# Purpose
The purpose of this notebook is to trial the usage of `RetrievalQA` for question answering in our current use case.  I'll be working mainly from these two examples: [example 1](https://python.langchain.com/docs/use_cases/question_answering/) & [example 2](https://python.langchain.com/docs/use_cases/question_answering/how_to/vector_db_qa).

# Vector Store

The dataset for this example is stored in `data/vector-db/` and it stores finanical posts and top comments from many of reddit's top financial subreddits, as described in `00-data-import.ipynb`.  The vectorstore was embedded using `all-mpnet-base-v2` from HF and so that'll be loaded and provided as well.

In [1]:
from langchain.embeddings import HuggingFaceEmbeddings
from langchain.vectorstores import FAISS

model_name = "sentence-transformers/all-mpnet-base-v2"
model_kwargs = {'device': 'cpu'}
encode_kwargs = {'normalize_embeddings': False}
embeddings = HuggingFaceEmbeddings(
    model_name=model_name,
    model_kwargs=model_kwargs,
    encode_kwargs=encode_kwargs
)

db = FAISS.load_local("data/vector-db/", embeddings)

# Retrieval

## Similarity Search

The main functionality of the `FAISS` vectorstore is it's built in, fast, approximate similarity search.  This is crucial to the RAG workflow.  I'll demonstrate with a couple similar results below.

In [7]:
query = "What are people saying about Robinhood?"
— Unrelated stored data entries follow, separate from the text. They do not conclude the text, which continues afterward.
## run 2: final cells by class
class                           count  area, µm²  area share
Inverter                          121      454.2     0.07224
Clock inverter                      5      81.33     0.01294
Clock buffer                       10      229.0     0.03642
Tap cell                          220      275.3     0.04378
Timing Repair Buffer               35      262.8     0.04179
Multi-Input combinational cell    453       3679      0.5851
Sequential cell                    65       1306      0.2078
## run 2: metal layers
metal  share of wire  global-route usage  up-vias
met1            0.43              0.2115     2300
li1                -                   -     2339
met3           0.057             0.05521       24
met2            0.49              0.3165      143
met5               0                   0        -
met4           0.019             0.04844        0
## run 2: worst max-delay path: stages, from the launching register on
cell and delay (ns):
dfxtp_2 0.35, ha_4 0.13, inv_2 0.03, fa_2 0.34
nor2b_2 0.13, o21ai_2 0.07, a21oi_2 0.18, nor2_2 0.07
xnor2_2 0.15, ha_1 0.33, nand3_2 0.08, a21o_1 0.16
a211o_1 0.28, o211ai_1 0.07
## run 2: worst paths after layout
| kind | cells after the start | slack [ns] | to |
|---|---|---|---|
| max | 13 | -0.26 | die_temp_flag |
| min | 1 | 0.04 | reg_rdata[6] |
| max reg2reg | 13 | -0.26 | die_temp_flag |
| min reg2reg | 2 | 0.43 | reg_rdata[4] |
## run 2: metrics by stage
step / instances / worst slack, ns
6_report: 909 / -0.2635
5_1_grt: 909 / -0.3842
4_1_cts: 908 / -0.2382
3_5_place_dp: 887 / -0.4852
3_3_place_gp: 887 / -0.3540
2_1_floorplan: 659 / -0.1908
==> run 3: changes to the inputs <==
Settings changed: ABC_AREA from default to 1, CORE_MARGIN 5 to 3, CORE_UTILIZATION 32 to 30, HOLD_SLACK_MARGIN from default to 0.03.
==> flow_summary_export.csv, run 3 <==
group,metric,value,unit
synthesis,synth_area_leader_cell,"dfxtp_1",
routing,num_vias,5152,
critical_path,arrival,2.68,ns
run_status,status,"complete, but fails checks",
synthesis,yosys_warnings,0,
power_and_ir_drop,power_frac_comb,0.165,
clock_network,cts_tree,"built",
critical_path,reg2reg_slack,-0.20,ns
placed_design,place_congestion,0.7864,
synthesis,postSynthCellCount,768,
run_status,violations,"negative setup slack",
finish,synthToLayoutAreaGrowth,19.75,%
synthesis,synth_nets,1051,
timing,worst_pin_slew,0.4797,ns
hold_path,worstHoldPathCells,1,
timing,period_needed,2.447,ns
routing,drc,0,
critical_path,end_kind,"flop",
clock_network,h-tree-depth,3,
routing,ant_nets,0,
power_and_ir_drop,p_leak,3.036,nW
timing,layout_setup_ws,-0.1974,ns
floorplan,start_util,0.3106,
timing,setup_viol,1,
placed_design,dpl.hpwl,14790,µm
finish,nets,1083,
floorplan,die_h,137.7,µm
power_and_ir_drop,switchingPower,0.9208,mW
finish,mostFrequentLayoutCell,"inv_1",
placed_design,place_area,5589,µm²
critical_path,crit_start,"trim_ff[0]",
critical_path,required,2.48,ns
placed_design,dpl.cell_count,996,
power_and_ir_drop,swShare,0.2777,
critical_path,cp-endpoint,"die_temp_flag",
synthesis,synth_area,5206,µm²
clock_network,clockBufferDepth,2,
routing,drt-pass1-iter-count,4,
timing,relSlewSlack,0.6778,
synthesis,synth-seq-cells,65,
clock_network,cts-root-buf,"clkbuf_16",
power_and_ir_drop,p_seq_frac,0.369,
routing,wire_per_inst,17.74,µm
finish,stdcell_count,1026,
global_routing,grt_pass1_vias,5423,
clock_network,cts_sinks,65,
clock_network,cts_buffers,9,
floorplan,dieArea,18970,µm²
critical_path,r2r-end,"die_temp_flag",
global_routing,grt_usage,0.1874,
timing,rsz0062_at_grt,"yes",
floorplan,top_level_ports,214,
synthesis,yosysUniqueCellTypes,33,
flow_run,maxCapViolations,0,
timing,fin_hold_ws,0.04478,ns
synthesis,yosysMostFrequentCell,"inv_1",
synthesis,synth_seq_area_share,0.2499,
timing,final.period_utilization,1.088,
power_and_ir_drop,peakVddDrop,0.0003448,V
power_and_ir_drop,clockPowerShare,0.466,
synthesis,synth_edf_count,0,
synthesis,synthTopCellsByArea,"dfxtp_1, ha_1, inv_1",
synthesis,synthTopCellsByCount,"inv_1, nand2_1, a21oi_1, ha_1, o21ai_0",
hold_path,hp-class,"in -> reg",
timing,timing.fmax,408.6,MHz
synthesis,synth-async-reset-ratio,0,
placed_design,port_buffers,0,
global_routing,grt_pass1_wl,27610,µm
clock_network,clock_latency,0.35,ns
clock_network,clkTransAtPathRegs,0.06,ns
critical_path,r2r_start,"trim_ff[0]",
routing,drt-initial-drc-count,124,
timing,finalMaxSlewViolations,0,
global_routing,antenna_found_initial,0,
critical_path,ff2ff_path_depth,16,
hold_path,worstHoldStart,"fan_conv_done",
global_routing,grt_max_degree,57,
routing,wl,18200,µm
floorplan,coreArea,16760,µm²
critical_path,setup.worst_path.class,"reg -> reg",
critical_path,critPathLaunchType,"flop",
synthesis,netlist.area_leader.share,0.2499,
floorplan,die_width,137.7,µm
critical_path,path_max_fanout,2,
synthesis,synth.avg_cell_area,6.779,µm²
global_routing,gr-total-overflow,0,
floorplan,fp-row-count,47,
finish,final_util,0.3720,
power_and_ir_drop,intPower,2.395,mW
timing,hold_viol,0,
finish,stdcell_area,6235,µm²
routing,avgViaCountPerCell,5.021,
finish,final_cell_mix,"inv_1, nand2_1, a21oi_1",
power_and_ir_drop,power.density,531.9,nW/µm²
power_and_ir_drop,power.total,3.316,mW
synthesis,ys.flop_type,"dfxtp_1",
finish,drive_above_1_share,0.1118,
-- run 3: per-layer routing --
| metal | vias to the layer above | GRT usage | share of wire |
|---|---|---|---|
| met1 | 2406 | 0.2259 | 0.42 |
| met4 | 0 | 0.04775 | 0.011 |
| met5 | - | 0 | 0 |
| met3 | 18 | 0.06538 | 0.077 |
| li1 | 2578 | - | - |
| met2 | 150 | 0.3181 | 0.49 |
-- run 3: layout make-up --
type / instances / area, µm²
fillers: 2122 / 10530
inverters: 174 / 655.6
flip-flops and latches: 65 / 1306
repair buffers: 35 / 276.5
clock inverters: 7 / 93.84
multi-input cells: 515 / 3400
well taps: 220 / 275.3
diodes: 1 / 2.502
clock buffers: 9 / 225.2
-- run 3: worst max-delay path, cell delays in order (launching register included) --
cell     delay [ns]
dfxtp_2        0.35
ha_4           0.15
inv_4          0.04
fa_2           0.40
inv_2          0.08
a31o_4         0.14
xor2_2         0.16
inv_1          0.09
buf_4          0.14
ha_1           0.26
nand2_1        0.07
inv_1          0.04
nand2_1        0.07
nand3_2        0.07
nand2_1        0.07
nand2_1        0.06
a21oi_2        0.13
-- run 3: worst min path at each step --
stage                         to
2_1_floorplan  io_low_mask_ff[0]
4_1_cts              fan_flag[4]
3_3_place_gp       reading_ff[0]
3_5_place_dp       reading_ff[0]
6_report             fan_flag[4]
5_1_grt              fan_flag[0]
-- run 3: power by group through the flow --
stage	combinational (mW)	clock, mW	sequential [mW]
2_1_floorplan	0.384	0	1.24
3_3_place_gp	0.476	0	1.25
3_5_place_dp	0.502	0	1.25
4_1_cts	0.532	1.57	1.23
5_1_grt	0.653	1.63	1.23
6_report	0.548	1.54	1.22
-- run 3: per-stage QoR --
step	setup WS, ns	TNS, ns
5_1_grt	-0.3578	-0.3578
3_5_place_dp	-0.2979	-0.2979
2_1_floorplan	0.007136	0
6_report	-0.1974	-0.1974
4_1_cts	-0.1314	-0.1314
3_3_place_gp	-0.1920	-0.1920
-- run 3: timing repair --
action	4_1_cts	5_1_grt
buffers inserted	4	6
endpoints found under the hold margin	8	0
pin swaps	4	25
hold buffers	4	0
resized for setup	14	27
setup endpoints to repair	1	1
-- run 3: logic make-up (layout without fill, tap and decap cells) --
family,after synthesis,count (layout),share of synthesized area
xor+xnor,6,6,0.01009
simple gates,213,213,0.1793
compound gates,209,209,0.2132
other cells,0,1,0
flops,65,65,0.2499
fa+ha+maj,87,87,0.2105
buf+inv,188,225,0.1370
File: src/verilog/flm_pkg.sv
// Shared constants and types for the current and temperature limit monitor
`default_nettype none
package flm_pkg;
   // Command codes
   localparam logic [7:0] CMD_CLEAR_FAULTS = 8'h03;
   localparam logic [7:0] CMD_OC_FAULT = 8'h46;
   localparam logic [7:0] CMD_OC_WARN = 8'h4A;
   localparam logic [7:0] CMD_UC_FAULT = 8'h4B;
   localparam logic [7:0] CMD_OT_FAULT = 8'h4F;
   localparam logic [7:0] CMD_OT_ACTION = 8'h50;
   localparam logic [7:0] CMD_OT_WARN = 8'h51;
   localparam logic [7:0] CMD_STATUS_WORD = 8'h79;
   localparam logic [7:0] CMD_STATUS_IOUT = 8'h7B;
   localparam logic [7:0] CMD_STATUS_TEMP = 8'h7D;
   localparam logic [7:0] CMD_STATUS_VENDOR = 8'h80;
   // Reset values
   localparam logic [15:0] RST_OC_FAULT = 16'hE2D0;
   localparam logic [15:0] RST_OC_WARN = 16'hDBC0;
   localparam logic [15:0] RST_UC_FAULT = 16'hE530;
   localparam logic [15:0] RST_OT_FAULT = 16'hEBE8;
   localparam logic [15:0] RST_OT_WARN = 16'hEB70;
   localparam logic [7:0] RST_OT_ACTION = 8'h80;
   // Field positions
   localparam int L11_EXP_LSB = 11;
   localparam int IOUT_OC_FAULT_BIT = 7;
   localparam int IOUT_OC_WARN_BIT = 5;
   localparam int IOUT_UC_FAULT_BIT = 4;
   localparam int TEMP_OT_FAULT_BIT = 7;
   localparam int VENDOR_OT_BIT = 1;
   localparam int WORD_IOUT_BIT = 14;
   localparam int WORD_TEMP_BIT = 2;
   localparam logic [1:0] ACT_DISABLE_RETRY = 2'b10;
   // Samples are signed, 1/16 unit per LSB
   localparam int FRAC_BITS = 4;
   localparam logic signed [31:0] CUR_MAX = 32'sh0000_0640;
   localparam logic signed [31:0] CUR_MIN = -32'sh0000_0640;
   localparam logic signed [31:0] TEMP_MAX = 32'sh0000_0AF0;
   // Retry timing
   localparam int CLK_HZ = 20_000_000;
   localparam int RETRY_UNIT_MS = 35;
   localparam int RETRY_UNIT_CYC = CLK_HZ / 1000 * RETRY_UNIT_MS;

   typedef enum {OT_RUN, OT_HOLD, OT_COOL, OT_LATCHED} flm_ot_state_t;

   typedef struct packed {
      logic wr;
      logic rd;
      logic [7:0] code;
      logic [15:0] wdata;
   } flm_cmd_t;

   typedef struct packed {
      logic valid;
      logic blank_done;
      logic signed [15:0] value;
   } flm_sample_t;

   // Linear-11 word to fixed point with FRAC_BITS fraction bits
   function automatic logic signed [31:0] l11_to_fix(input logic [15:0] v);
      logic signed [31:0] m;
      int e;
      m = 32'(signed'(v[10:0]));
      e = int'(signed'(v[15:L11_EXP_LSB])) + FRAC_BITS;
      if (e >= 0)
         return m <<< e;
      return m >>> (-e);
   endfunction
endpackage
`default_nettype wire

File: src/verilog/flm_monitor.sv
// Current and temperature limit monitor with over-temperature retry control
// How it works
// Current compared only after blanking ends; temperature ignores blanking
// Overcurrent fault after N consecutive exceeding samples
// Peak and averaged overcurrent share one bit
// Out-of-range limit writes are rejected
// Overcurrent warning resets to DBC0 (30A)
// Qualified warning sets output-current warning bit
// Host keeps warning below fault limit
// Undercurrent qualified alike, shares bit with average
// Over-temperature sets summary, fault bit, alerts
// Over-temperature also recorded in vendor bit one
// Retry waits until temperature below warning
// Host keeps temperature warning below fault
// Over-temperature limit resets to 125 degrees
// Action byte delay sets restart interval
// 10 disables; retry field; (d+1)*35ms delay
// Faults pull alert low until clear
// Limits decoded as Linear-11 exponent and mantissa
// Undercurrent trips below limit; misses restart count
`timescale 1ns/1ps
`default_nettype none
module flm_monitor #(
   parameter int CNT_W = 4,
   parameter int RETRY_UNIT = flm_pkg::RETRY_UNIT_CYC
) (
   input wire logic mclk_in,
   input wire logic resetn_in,
   input wire flm_pkg::flm_cmd_t cmd_in,
   input wire flm_pkg::flm_sample_t cur_in,
   input wire flm_pkg::flm_sample_t temp_in,
   input wire logic [CNT_W-1:0] consec_count_in,
   input wire logic avg_oc_fault_in,
   input wire logic avg_uc_fault_in,
   output logic [15:0] cmd_rdata_out,
   output logic cmd_ack_out,
   output logic cmd_reject_out,
   output logic alert_output_pin_n_out,
   output logic [7:0] iout_status_out,
   output logic [7:0] temp_status_out,
   output logic [7:0] vendor_status_out,
   output logic output_disable_out,
   output logic restart_out
);
   logic [15:0] oc_lim, ocw_lim, uc_lim, ot_lim, otw_lim, next_oc_lim, next_ocw_lim;
   logic [15:0] next_uc_lim, next_ot_lim, next_otw_lim;
   logic [7:0] ot_act, next_ot_act;
   logic [15:0] rdata, next_rdata;
   logic ack, rej, next_ack, next_rej;
   logic signed [31:0] wfix;
   logic clr;
   // Status state is read by the command decode, so it is declared up front
   logic [7:0] iout_st, temp_st, vend_st, next_iout_st, next_temp_st, next_vend_st;
   logic [15:0] status_word;

   // Limit decode and range test on the incoming word
   assign wfix = flm_pkg::l11_to_fix(cmd_in.wdata);
   assign clr = cmd_in.wr && cmd_in.code == flm_pkg::CMD_CLEAR_FAULTS;

   // Command decode; a rejected write leaves the limit untouched
   always_comb begin
      next_oc_lim = oc_lim;
      next_ocw_lim = ocw_lim;
      next_uc_lim = uc_lim;
      next_ot_lim = ot_lim;
      next_otw_lim = otw_lim;
      next_ot_act = ot_act;
      next_rdata = rdata;
      next_ack = 1'b0;
      next_rej = 1'b0;
      if (cmd_in.wr) begin
         next_ack = 1'b1;
         case (cmd_in.code)
            flm_pkg::CMD_CLEAR_FAULTS: ;
            flm_pkg::CMD_OC_FAULT, flm_pkg::CMD_OC_WARN: begin
               if (wfix < 0 || wfix > flm_pkg::CUR_MAX) begin
                  next_rej = 1'b1;
               end else if (cmd_in.code == flm_pkg::CMD_OC_FAULT) begin
                  next_oc_lim = cmd_in.wdata;
               end else begin
                  next_ocw_lim = cmd_in.wdata;
               end
            end
            flm_pkg::CMD_UC_FAULT: begin
               if (wfix > 0 || wfix < flm_pkg::CUR_MIN)
                  next_rej = 1'b1;
               else
                  next_uc_lim = cmd_in.wdata;
            end
            flm_pkg::CMD_OT_FAULT, flm_pkg::CMD_OT_WARN: begin
               if (wfix < 0 || wfix > flm_pkg::TEMP_MAX) begin
                  next_rej = 1'b1;
               end else if (cmd_in.code == flm_pkg::CMD_OT_FAULT) begin
                  next_ot_lim = cmd_in.wdata;
               end else begin
                  next_otw_lim = cmd_in.wdata;
               end
            end
            flm_pkg::CMD_OT_ACTION: next_ot_act = cmd_in.wdata[7:0];
            default: next_rej = 1'b1;
         endcase
      end else if (cmd_in.rd) begin
         next_ack = 1'b1;
         case (cmd_in.code)
            flm_pkg::CMD_OC_FAULT: next_rdata = oc_lim;
            flm_pkg::CMD_OC_WARN: next_rdata = ocw_lim;
            flm_pkg::CMD_UC_FAULT: next_rdata = uc_lim;
            flm_pkg::CMD_OT_FAULT: next_rdata = ot_lim;
            flm_pkg::CMD_OT_WARN: next_rdata = otw_lim;
            flm_pkg::CMD_OT_ACTION: next_rdata = {8'h00, ot_act};
            flm_pkg::CMD_STATUS_WORD: next_rdata = status_word;
            flm_pkg::CMD_STATUS_IOUT: next_rdata = {8'h00, iout_st};
            flm_pkg::CMD_STATUS_TEMP: next_rdata = {8'h00, temp_st};
            flm_pkg::CMD_STATUS_VENDOR: next_rdata = {8'h00, vend_st};
            default: begin
               next_rdata = 16'h0000;
               next_rej = 1'b1;
            end
         endcase
      end
   end

   // Limit registers and command answer
   always_ff @(posedge mclk_in or negedge resetn_in) begin
      if (!resetn_in) begin
         oc_lim <= flm_pkg::RST_OC_FAULT;
         ocw_lim <= flm_pkg::RST_OC_WARN;
         uc_lim <= flm_pkg::RST_UC_FAULT;
         ot_lim <= flm_pkg::RST_OT_FAULT;
         otw_lim <= flm_pkg::RST_OT_WARN;
         ot_act <= flm_pkg::RST_OT_ACTION;
         rdata <= 16'h0000;
         ack <= 1'b0;
         rej <= 1'b0;
      end else begin
         oc_lim <= next_oc_lim;
         ocw_lim <= next_ocw_lim;
         uc_lim <= next_uc_lim;
         ot_lim <= next_ot_lim;
         otw_lim <= next_otw_lim;
         ot_act <= next_ot_act;
         rdata <= next_rdata;
         ack <= next_ack;
         rej <= next_rej;
      end
   end

   // Consecutive-sample qualifiers: 0 oc fault, 1 oc warn, 2 uc fault
   logic qual;
   logic signed [31:0] cur_fix;
   logic [2:0] hit, trip;
   logic [CNT_W-1:0] need;
   assign qual = cur_in.valid && cur_in.blank_done;
   assign cur_fix = 32'(cur_in.value);
   assign need = (consec_count_in == '0) ? CNT_W'(1) : consec_count_in;
   assign hit[0] = cur_fix > flm_pkg::l11_to_fix(oc_lim);
   assign hit[1] = cur_fix > flm_pkg::l11_to_fix(ocw_lim);
   assign hit[2] = cur_fix < flm_pkg::l11_to_fix(uc_lim);

   genvar gi;
   generate
      for (gi = 0; gi < 3; gi++) begin : g_qual
         logic [CNT_W-1:0] cnt, next_cnt;
         // Saturating run count; any miss starts over
         always_comb begin
            next_cnt = cnt;
            if (qual)
               next_cnt = hit[gi] ? ((cnt == '1) ? cnt : cnt + CNT_W'(1)) : '0;
         end
         // Compare against need-1 so the current hit completes the run of need samples
         assign trip[gi] = qual && hit[gi] && (cnt >= need - CNT_W'(1));
         always_ff @(posedge mclk_in or negedge resetn_in) begin
            if (!resetn_in)
               cnt <= '0;
            else
               cnt <= next_cnt;
         end
      end
   endgenerate

   // Temperature compare and sticky status; a set beats a same-cycle clear
   logic ot_trip, cool;
   assign ot_trip = temp_in.valid && 32'(temp_in.value) > flm_pkg::l11_to_fix(ot_lim);
   assign cool = temp_in.valid && 32'(temp_in.value) < flm_pkg::l11_to_fix(otw_lim);
   always_comb begin
      next_iout_st = clr ? 8'h00 : iout_st;
      next_temp_st = clr ? 8'h00 : temp_st;
      next_vend_st = clr ? 8'h00 : vend_st;
      if (trip[0] || avg_oc_fault_in)
         next_iout_st[flm_pkg::IOUT_OC_FAULT_BIT] = 1'b1;
      if (trip[1])
         next_iout_st[flm_pkg::IOUT_OC_WARN_BIT] = 1'b1;
      if (trip[2] || avg_uc_fault_in)
         next_iout_st[flm_pkg::IOUT_UC_FAULT_BIT] = 1'b1;
      if (ot_trip) begin
         next_temp_st[flm_pkg::TEMP_OT_FAULT_BIT] = 1'b1;
         next_vend_st[flm_pkg::VENDOR_OT_BIT] = 1'b1;
      end
   end
   always_comb begin
      status_word = 16'h0000;
      status_word[flm_pkg::WORD_IOUT_BIT] = |iout_st;
      status_word[flm_pkg::WORD_TEMP_BIT] = |temp_st;
   end

   always_ff @(posedge mclk_in or negedge resetn_in) begin
      if (!resetn_in) begin
         iout_st <= 8'h00;
         temp_st <= 8'h00;
         vend_st <= 8'h00;
      end else begin
         iout_st <= next_iout_st;
         temp_st <= next_temp_st;
         vend_st <= next_vend_st;
      end
   end

   // Over-temperature response; restart only once cooled below warning
   flm_pkg::flm_ot_state_t st, next_st;
   logic [31:0] tmr, next_tmr, delay_cyc;
   logic dis, next_dis, rst_pulse, next_rst_pulse;
   assign delay_cyc = (32'(ot_act[2:0]) + 32'h1) * 32'(RETRY_UNIT);
   always_comb begin
      next_st = st;
      next_tmr = tmr;
      next_dis = dis;
      next_rst_pulse = 1'b0;
      case (st)
         flm_pkg::OT_RUN: begin
            if (ot_trip && ot_act[7:6] == flm_pkg::ACT_DISABLE_RETRY) begin
               next_dis = 1'b1;
               next_tmr = 32'h0;
               next_st = (ot_act[5:3] == 3'b000) ? flm_pkg::OT_LATCHED : flm_pkg::OT_HOLD;
            end
         end
         flm_pkg::OT_HOLD: begin
            next_tmr = tmr + 32'h1;
            if (tmr + 32'h1 >= delay_cyc)
               next_st = flm_pkg::OT_COOL;
         end
         flm_pkg::OT_COOL: begin
            if (cool) begin
               next_dis = 1'b0;
               next_rst_pulse = 1'b1;
               next_st = flm_pkg::OT_RUN;
            end
         end
         flm_pkg::OT_LATCHED: begin
            if (clr) begin
               next_dis = 1'b0;
               next_st = flm_pkg::OT_RUN;
            end
         end
         default: next_st = flm_pkg::OT_RUN;
      endcase
   end
   always_ff @(posedge mclk_in or negedge resetn_in) begin
      if (!resetn_in) begin
         st <= flm_pkg::OT_RUN;
         tmr <= 32'h0;
         dis <= 1'b0;
         rst_pulse <= 1'b0;
      end else begin
         st <= next_st;
         tmr <= next_tmr;
         dis <= next_dis;
         rst_pulse <= next_rst_pulse;
      end
   end

   // Registered outputs; alert follows next status so it lands with the bits
   always_ff @(posedge mclk_in or negedge resetn_in) begin
      if (!resetn_in)
         alert_output_pin_n_out <= 1'b1;
      else
         alert_output_pin_n_out <= ~(|{next_iout_st, next_temp_st, next_vend_st});
   end
   assign cmd_rdata_out = rdata;
   assign cmd_ack_out = ack;
   assign cmd_reject_out = rej;
   assign iout_status_out = iout_st;
   assign temp_status_out = temp_st;
   assign vendor_status_out = vend_st;
   assign output_disable_out = dis;
   assign restart_out = rst_pulse;

   a_blank_gate: assert property (@(posedge mclk_in) disable iff (!resetn_in)
      !cur_in.blank_done |-> trip == 3'b000) else $error("trip without blanking end");
   a_oc_fault_set: assert property (@(posedge mclk_in) disable iff (!resetn_in)
      trip[0] |=> iout_st[flm_pkg::IOUT_OC_FAULT_BIT]) else $error("oc fault bit not set");
   a_avg_shared: assert property (@(posedge mclk_in) disable iff (!resetn_in)
      avg_oc_fault_in |=> iout_st[7]) else $error("avg oc not on shared bit");
   a_reject_keeps: assert property (@(posedge mclk_in) disable iff (!resetn_in)
      rej && $past(cmd_in.wr) |-> $stable(oc_lim) && $stable(ot_lim))
      else $error("rejected write changed limit");
   a_warn_set: assert property (@(posedge mclk_in) disable iff (!resetn_in)
      trip[1] && !clr |=> iout_st[5]) else $error("warn bit not set");
   a_uc_set: assert property (@(posedge mclk_in) disable iff (!resetn_in)
      trip[2] |=> iout_st[4]) else $error("uc bit not set");
   a_ot_records: assert property (@(posedge mclk_in) disable iff (!resetn_in)
      ot_trip |=> temp_st[7] && vend_st[1] && status_word[2]) else $error("ot not recorded");
   a_retry_cool: assert property (@(posedge mclk_in) disable iff (!resetn_in)
      rst_pulse |-> $past(cool)) else $error("restart while hot");
   a_alert_low: assert property (@(posedge mclk_in) disable iff (!resetn_in)
      (|iout_st) |-> !alert_output_pin_n_out) else $error("alert not low with fault");
   a_sticky_bits: assert property (@(posedge mclk_in) disable iff (!resetn_in)
      temp_st[7] && !clr |=> temp_st[7]) else $error("fault bit dropped");
endmodule // flm_monitor
`default_nettype wire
similar_docs = db.similarity_search(query, k=2)

In [10]:
from IPython.display import HTML

def display_result(question, result, similar_docs):
    result_html = f"<p><blockquote style=\"font-size:24\">{question}</blockquote></p>"
    result_html += f"<p><blockquote style=\"font-size:18px\">{result}</blockquote></p>"
    result_html += "<p><hr/></p>"
    for d in similar_docs:
        source_id = d.metadata["id"]
        result_html += f"<p><blockquote>{d.page_content}<br/>(Source: {source_id})</blockquote></p>"
    display(HTML(result_html))

display_result(query, "No result yet!", similar_docs)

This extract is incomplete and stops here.